Metellus was amazed by this animal-trading system, which reminded him of the horse exchanges that existed in the empire along the
cursus publicus
, the great network of roads that stretched as far as the most secluded Roman outposts in Africa and Britannia. With the difference that there wasn’t a single state here, regulating the procedures and the exchanges, but only the needs of the wayfarers and the habits of the local communities.

‘Further north,’ Daruma told him, ‘there are nomadic tribes who raise the best horses in the world. The Chinese call them the “horses that sweat blood”, and are willing to pay exorbitant prices for them. Several emperors have given their daughters away in marriage to barbarian chieftains just to have a herd of those fantastic animals. When we are in the Empire of Dragons, you will surely see some.’

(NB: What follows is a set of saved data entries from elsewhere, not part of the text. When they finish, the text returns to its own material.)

[src/rtl/dense_mac_lane.sv]
// One output neuron: accumulator loaded with the bias, one MAC per cycle,
// and a registered post-processed output that holds until the next ACT.
module dense_mac_lane
    import nn_parameters::*;
#(
    parameter int unsigned IN_W      = 32,
    parameter int unsigned W_W       = 16,
    parameter int unsigned ACC_W     = 48,
    parameter int unsigned OUT_W     = 48,
    parameter int unsigned OUT_SHIFT = 0,
    parameter int unsigned RELU_EN   = 1
) (
    input  logic                    clk,
    input  logic                    rst,
    input  logic                    init_en,
    input  logic                    mac_en,
    input  logic                    act_en,
    input  logic signed [W_W-1:0]   bias,
    input  logic signed [IN_W-1:0]  x,
    input  logic signed [W_W-1:0]   w,
    output logic signed [OUT_W-1:0] y
);

    logic signed [ACC_W-1:0]     acc;
    logic signed [IN_W+W_W-1:0]  prod;
    logic signed [OUT_W-1:0]     post;

    // Full-width signed product and post-processed accumulator value
    always_comb begin
        prod = (IN_W+W_W)'(x) * (IN_W+W_W)'(w);
        post = OUT_W'(sat_shift(SAT_W'(acc), OUT_SHIFT, RELU_EN != 0, OUT_W));
    end

    // Accumulator (bias load / MAC) and output register (loaded in ACT only)
    always_ff @(posedge clk) begin
        if (rst) begin
            acc <= '0;
            y   <= '0;
        end else begin
            if (init_en) begin
                acc <= ACC_W'(bias);
            end else if (mac_en) begin
                acc <= acc + ACC_W'(prod);
            end
            if (act_en) begin
                y <= post;
            end
        end
    end

endmodule

[src/rtl/dense_layer_seq.sv]
// Fully-connected layer with ReLU: captures one input vector, runs OUT_SIZE
// parallel MAC lanes over the inputs one element per cycle, then holds the
// result until the consumer accepts it. Weights and bias are constant ROMs
// given as packed parameter images (weight [i][j] at index i*OUT_SIZE+j).
module dense_layer_seq
    import nn_parameters::*;
#(
    parameter int unsigned IN_SIZE   = IN_SIZE_1,
    parameter int unsigned OUT_SIZE  = OUT_SIZE_1,
    parameter int unsigned IN_W      = 32,
    parameter int unsigned W_W       = 16,
    parameter int unsigned ACC_W     = 48,
    parameter int unsigned OUT_W     = 48,
    parameter int unsigned OUT_SHIFT = 0,
    parameter int unsigned RELU_EN   = 1,
    parameter logic [IN_SIZE*OUT_SIZE*W_W-1:0] W_INIT = '0,
    parameter logic [OUT_SIZE*W_W-1:0]         B_INIT = '0
) (
    input  logic                      clk,
    input  logic                      rst,
    input  logic                      in_valid,
    output logic                      in_ready,
    input  logic [IN_SIZE*IN_W-1:0]   in_vector,
    output logic                      out_valid,
    input  logic                      out_ready,
    output logic [OUT_SIZE*OUT_W-1:0] out_vector,
    output logic                      busy
);

    localparam int unsigned IDX_W = $clog2(IN_SIZE) + 1;
    localparam int unsigned AW    = (IN_SIZE > 1) ? $clog2(IN_SIZE) : 1;

    dense_state_t state;
    dense_state_t state_nxt;

    logic [IDX_W-1:0]       idx;
    logic [AW-1:0]          idx_a;
    logic                   accept;
    logic                   init_en;
    logic                   mac_en;
    logic                   act_en;
    logic signed [IN_W-1:0] x_reg [IN_SIZE];
    logic signed [IN_W-1:0] x_sel;
    logic signed [W_W-1:0]  w_sel [OUT_SIZE];

    assign idx_a = idx[AW-1:0];

    // State register
    always_ff @(posedge clk) begin
        if (rst) begin
            state <= IDLE;
        end else begin
            state <= state_nxt;
        end
    end

    // Next-state decode and per-state controls; out_valid is exactly "in DONE"
    always_comb begin
        state_nxt = state;
        in_ready  = 1'b0;
        busy      = 1'b1;
        out_valid = 1'b0;
        init_en   = 1'b0;
        mac_en    = 1'b0;
        act_en    = 1'b0;
        accept    = 1'b0;
        unique case (state)
            IDLE: begin
                in_ready = 1'b1;
                busy     = 1'b0;
                accept   = in_valid;
                if (in_valid) state_nxt = BIAS;
            end
            BIAS: begin
                init_en   = 1'b1;
                state_nxt = MAC;
            end
            MAC: begin
                mac_en = 1'b1;
                if (idx == IDX_W'(IN_SIZE - 1)) state_nxt = ACT;
            end
            ACT: begin
                act_en    = 1'b1;
                state_nxt = DONE;
            end
            DONE: begin
                out_valid = 1'b1;
                if (out_ready) state_nxt = IDLE;
            end
            default: state_nxt = IDLE;
        endcase
    end

    // Input capture on accept and element index sequencing
    always_ff @(posedge clk) begin
        if (rst) begin
            idx <= '0;
            for (int unsigned i = 0; i < IN_SIZE; i++) begin
                x_reg[i] <= '0;
            end
        end else begin
            if (accept) begin
                for (int unsigned i = 0; i < IN_SIZE; i++) begin
                    x_reg[i] <= in_vector[i*IN_W +: IN_W];
                end
            end
            if (init_en) begin
                idx <= '0;
            end else if (mac_en) begin
                idx <= idx + IDX_W'(1);
            end
        end
    end

    // Current input element and the matching weight row from the ROM image
    always_comb begin
        x_sel = x_reg[idx_a];
        for (int unsigned j = 0; j < OUT_SIZE; j++) begin
            w_sel[j] = W_INIT[(32'(idx_a) * OUT_SIZE + j) * W_W +: W_W];
        end
    end

    for (genvar j = 0; j < OUT_SIZE; j++) begin : g_lane
        dense_mac_lane #(
            .IN_W      (IN_W),
            .W_W       (W_W),
            .ACC_W     (ACC_W),
            .OUT_W     (OUT_W),
            .OUT_SHIFT (OUT_SHIFT),
            .RELU_EN   (RELU_EN)
        ) u_lane (
            .clk     (clk),
            .rst     (rst),
            .init_en (init_en),
            .mac_en  (mac_en),
            .act_en  (act_en),
            .bias    (B_INIT[j*W_W +: W_W]),
            .x       (x_sel),
            .w       (w_sel[j]),
            .y       (out_vector[j*OUT_W +: OUT_W])
        );
    end

endmodule
<file path="config.mk">
export PLATFORM = sky130hd
export DESIGN_NAME = dmx_dp
export DESIGN_NICKNAME = d
export VERILOG_FILES = /design/src/rtl/dmx_dp.sv
export SDC_FILE = /design/constraint.sdc
export NUM_CORES = 1
export LEC_CHECK = 0
export BUFFER_PORTS_ARGS = -buffer_cell sky130_fd_sc_hd__buf_2
export CAP_MARGIN = 20
export CORE_AREA = 2 2 91 93
export DETAILED_ROUTE_END_ITERATION = 16
export DIE_AREA = 0 0 93 95
export HOLD_SLACK_MARGIN = 0.05
export PLACE_DENSITY = 0.65
export SYNTH_ARGS = -nofsm -noshare
export SYNTH_HDL_FRONTEND = slang
export SYNTH_SLANG_ARGS = --single-unit
export TNS_END_PERCENT = 50
</file>
<file path="constraint.sdc">
create_clock -name clk -period 4.2 [get_ports clk]
set_input_delay 0.63 -clock clk [delete_from_list [all_inputs] [get_ports clk]]
set_output_delay 0.63 -clock clk [all_outputs]
set_load 0.02 [all_outputs]
</file>
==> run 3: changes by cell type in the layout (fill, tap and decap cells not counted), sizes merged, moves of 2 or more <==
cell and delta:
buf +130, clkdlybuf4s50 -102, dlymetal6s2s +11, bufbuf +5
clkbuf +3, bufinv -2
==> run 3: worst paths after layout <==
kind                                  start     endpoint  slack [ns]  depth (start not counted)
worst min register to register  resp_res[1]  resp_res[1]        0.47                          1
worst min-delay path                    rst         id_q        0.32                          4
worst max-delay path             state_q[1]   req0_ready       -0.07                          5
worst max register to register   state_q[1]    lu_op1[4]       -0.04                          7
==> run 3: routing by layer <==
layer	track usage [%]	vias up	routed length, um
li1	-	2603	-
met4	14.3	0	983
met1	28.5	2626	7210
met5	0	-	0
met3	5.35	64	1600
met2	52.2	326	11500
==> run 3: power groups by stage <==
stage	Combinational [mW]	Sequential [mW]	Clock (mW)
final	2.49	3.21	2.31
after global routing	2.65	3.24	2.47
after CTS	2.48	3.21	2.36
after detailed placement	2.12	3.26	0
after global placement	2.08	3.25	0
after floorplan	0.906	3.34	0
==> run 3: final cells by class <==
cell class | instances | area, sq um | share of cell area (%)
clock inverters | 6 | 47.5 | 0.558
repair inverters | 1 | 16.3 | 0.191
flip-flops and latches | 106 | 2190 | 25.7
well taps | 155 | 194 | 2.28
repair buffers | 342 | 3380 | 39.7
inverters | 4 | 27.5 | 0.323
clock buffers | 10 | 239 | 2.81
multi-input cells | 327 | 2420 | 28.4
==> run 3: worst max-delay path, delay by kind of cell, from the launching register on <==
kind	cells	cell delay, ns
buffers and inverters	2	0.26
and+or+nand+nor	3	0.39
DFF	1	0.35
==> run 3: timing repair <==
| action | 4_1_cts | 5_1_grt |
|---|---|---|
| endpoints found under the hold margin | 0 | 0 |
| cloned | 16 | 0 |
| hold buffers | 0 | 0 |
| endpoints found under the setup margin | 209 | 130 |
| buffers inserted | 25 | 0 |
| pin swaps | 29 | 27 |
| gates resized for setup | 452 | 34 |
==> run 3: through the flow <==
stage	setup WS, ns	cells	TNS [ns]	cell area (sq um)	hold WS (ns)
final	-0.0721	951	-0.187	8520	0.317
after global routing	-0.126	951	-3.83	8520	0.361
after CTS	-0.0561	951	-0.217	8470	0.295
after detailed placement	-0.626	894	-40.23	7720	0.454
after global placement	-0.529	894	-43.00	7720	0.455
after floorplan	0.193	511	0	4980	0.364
File: src/rtl/spi_frame_scheduler.sv
// Frames one measurement result as HEADER, payload bytes MSB-first and, with
// SPI_FRAME_CHECKSUM_EN defined, a trailing XOR checksum for the byte-level SPI sender.
module spi_frame_scheduler #(
  parameter int unsigned DATA_BYTES    = 4,
  parameter logic [7:0]  HEADER        = 8'hA5,
  parameter int unsigned STROBE_CYCLES = 2,
  parameter int unsigned BUSY_TIMEOUT  = 1023,
  parameter int unsigned GAP_CYCLES    = 16
) (
  input  logic                    clk,
  input  logic                    reset,
  input  logic                    meas_valid,
  input  logic [8*DATA_BYTES-1:0] meas_data,
  output logic                    meas_ready,
  output logic [7:0]              byte_data,
  output logic                    byte_strobe,
  input  logic                    byte_busy,
  output logic                    frame_active,
  output logic                    frame_done,
  output logic                    timeout_err
);

`ifdef SPI_FRAME_CHECKSUM_EN
  localparam int unsigned LAST_IDX = DATA_BYTES + 1;
`else
  localparam int unsigned LAST_IDX = DATA_BYTES;
`endif
  localparam int IDX_W = 4;
  localparam logic [IDX_W-1:0] LAST_T    = IDX_W'(LAST_IDX);
  localparam logic [15:0]      STROBE_T  = 16'(STROBE_CYCLES);
  localparam logic [15:0]      TIMEOUT_T = 16'(BUSY_TIMEOUT);
  localparam logic [15:0]      GAP_T     = 16'(GAP_CYCLES);

  typedef enum logic [2:0] {
    S_IDLE, S_LOAD, S_STROBE, S_WAIT_BUSY, S_WAIT_DONE, S_GAP, S_ABORT
  } state_t;

  state_t                  state_q;
  logic [8*DATA_BYTES-1:0] shadow_q;
  logic [IDX_W-1:0]        idx_q;
  logic [15:0]             timer_q;
  logic                    meas_ready_q;
  logic [7:0]              byte_data_q;
  logic                    strobe_q;
  logic                    active_q;
  logic                    done_q;
  logic                    err_q;
  logic                    busy_meta_q;
  logic                    busy_sync_q;

  logic [15:0]             timer_inc_d;
  logic [7:0]              byte_sel_d;
  logic [7:0]              payload [DATA_BYTES];

  // payload[0] is the most significant byte, i.e. the first one on the wire
  for (genvar gi = 0; gi < DATA_BYTES; gi++) begin : g_lane
    assign payload[gi] = shadow_q[8*(DATA_BYTES-1-gi) +: 8];
  end

`ifdef SPI_FRAME_CHECKSUM_EN
  logic [7:0] csum_d;
  always_comb begin
    csum_d = 8'h00;
    for (int i = 0; i < int'(DATA_BYTES); i++) begin
      csum_d = csum_d ^ payload[i];
    end
  end
`endif

  always_comb begin
    byte_sel_d = HEADER;
    for (int i = 0; i < int'(DATA_BYTES); i++) begin
      if (idx_q == IDX_W'(i + 1)) byte_sel_d = payload[i];
    end
`ifdef SPI_FRAME_CHECKSUM_EN
    if (idx_q == IDX_W'(DATA_BYTES + 1)) byte_sel_d = csum_d;
`endif
  end

  assign timer_inc_d = (timer_q == 16'hFFFF) ? timer_q : timer_q + 16'd1;

  always_ff @(posedge clk or posedge reset) begin
    if (reset) begin
      busy_meta_q <= 1'b0;
      busy_sync_q <= 1'b0;
    end else begin
      busy_meta_q <= byte_busy;
      busy_sync_q <= busy_meta_q;
    end
  end

  always_ff @(posedge clk or posedge reset) begin
    if (reset) begin
      state_q      <= S_IDLE;
      shadow_q     <= '0;
      idx_q        <= '0;
      timer_q      <= '0;
      meas_ready_q <= 1'b0;
      byte_data_q  <= 8'h00;
      strobe_q     <= 1'b0;
      active_q     <= 1'b0;
      done_q       <= 1'b0;
      err_q        <= 1'b0;
    end else begin
      done_q <= 1'b0;
      case (state_q)
        S_IDLE: begin
          if (meas_valid && meas_ready_q) begin
            shadow_q     <= meas_data;
            err_q        <= 1'b0;
            active_q     <= 1'b1;
            meas_ready_q <= 1'b0;
            idx_q        <= '0;
            state_q      <= S_LOAD;
          end else begin
            meas_ready_q <= 1'b1;
          end
        end
        S_LOAD: begin
          byte_data_q <= byte_sel_d;
          timer_q     <= '0;
          state_q     <= S_STROBE;
        end
        S_STROBE: begin
          if (timer_q < STROBE_T) begin
            strobe_q <= 1'b1;
            timer_q  <= timer_inc_d;
          end else begin
            strobe_q <= 1'b0;
            timer_q  <= '0;
            state_q  <= S_WAIT_BUSY;
          end
        end
        S_WAIT_BUSY: begin
          if (busy_sync_q) begin
            timer_q <= '0;
            state_q <= S_WAIT_DONE;
          end else if (timer_q >= TIMEOUT_T) begin
            state_q <= S_ABORT;
          end else begin
            timer_q <= timer_inc_d;
          end
        end
        S_WAIT_DONE: begin
          if (!busy_sync_q) begin
            timer_q <= '0;
            state_q <= S_GAP;
          end else if (timer_q >= TIMEOUT_T) begin
            state_q <= S_ABORT;
          end else begin
            timer_q <= timer_inc_d;
          end
        end
        S_GAP: begin
          if (timer_inc_d >= GAP_T) begin
            timer_q <= '0;
            if (idx_q == LAST_T) begin
              done_q       <= 1'b1;
              active_q     <= 1'b0;
              meas_ready_q <= 1'b1;
              state_q      <= S_IDLE;
            end else begin
              idx_q   <= idx_q + 1'b1;
              state_q <= S_LOAD;
            end
          end else begin
            timer_q <= timer_inc_d;
          end
        end
        S_ABORT: begin
          err_q        <= 1'b1;
          active_q     <= 1'b0;
          strobe_q     <= 1'b0;
          idx_q        <= '0;
          timer_q      <= '0;
          meas_ready_q <= 1'b1;
          state_q      <= S_IDLE;
        end
        default: state_q <= S_IDLE;
      endcase
    end
  end

  assign meas_ready   = meas_ready_q;
  assign byte_data    = byte_data_q;
  assign byte_strobe  = strobe_q;
  assign frame_active = active_q;
  assign frame_done   = done_q;
  assign timeout_err  = err_q;

endmodule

‘The Empire of Dragons?’ repeated Metellus. ‘What does that mean?’

‘It means China,’ replied Daruma. ‘It is another of its many names. The dragon is a common mythological figure in the country, taking on a variety of forms, from demon to protector.’

Daruma pronounced many words and expressions in Chinese, in order to force his pupil to practise the language, although he had become resigned to the fact that Metellus’s only thought was of getting back home.

In all that time, Metellus had spoken very little with Dan Qing: only brief phrases of courtesy in Persian at the moment of passing food during their communal meals or upon meeting in the morning or retiring at night. But he had never stopped studying the language with Daruma, every night after dinner or when they paused to rest during the day, and his progress had been constant.

During the last legs of their journey through the great mountain chain, the weather took a turn for the worse again and they soon found themselves in the middle of a snowstorm: an event which they were not prepared for and which sorely tested their endurance. The bitterly cold wind cut through them like a blade, penetrating all the way to their bones. No amount of clothing seemed to help. A dense sleet of piercing crystals fell as the wind whistled and moaned through the mountain gorges. Metellus and his men had to call on all their willpower and resolution so as not to succumb to the cold and their fatigue.

Dan Qing often seemed to be observing them with his oblique glance, and if someone had been able to decipher his expression they would have seen admiration for the perseverance demonstrated by the men of Taqin, for their stubborn determination to overcome the forces of nature.

Conditions continued to worsen. The cold became even more intense, until it froze their limbs and made it difficult to move at all. As they fought their way through the swirling snow, something darted in front of Dan Qing’s horse after a bend in the path. The animal reared up violently with a whinny of terror.

The prince was completely taken by surprise and was thrown backwards as the horse fell over, the jaws of a white leopard deep in its flesh.

Dan Qing was pinned between his horse and the edge of the precipice; if he tried to free himself he would fall headlong below. In the meantime, the leopard had spotted him. Releasing the neck of the horse, which was in the throes of death, it lunged towards its human prey instead, baring bloody fangs and stretching out a clawed forepaw. Publius, who had been closest behind the prince, leapt forward and started waving his cloak in front of the beast’s face. The leopard, made bold by hunger, continued to roar menacingly and to swipe at those it imagined were after its prey. Publius was trying to draw his sword but it had frozen solid and would not budge from its sheath, as Balbus and Antoninus rushed over and managed to pull Dan Qing to safety. The leopard swiftly lashed out at Publius’s arm, sending him right over the side of the precipice.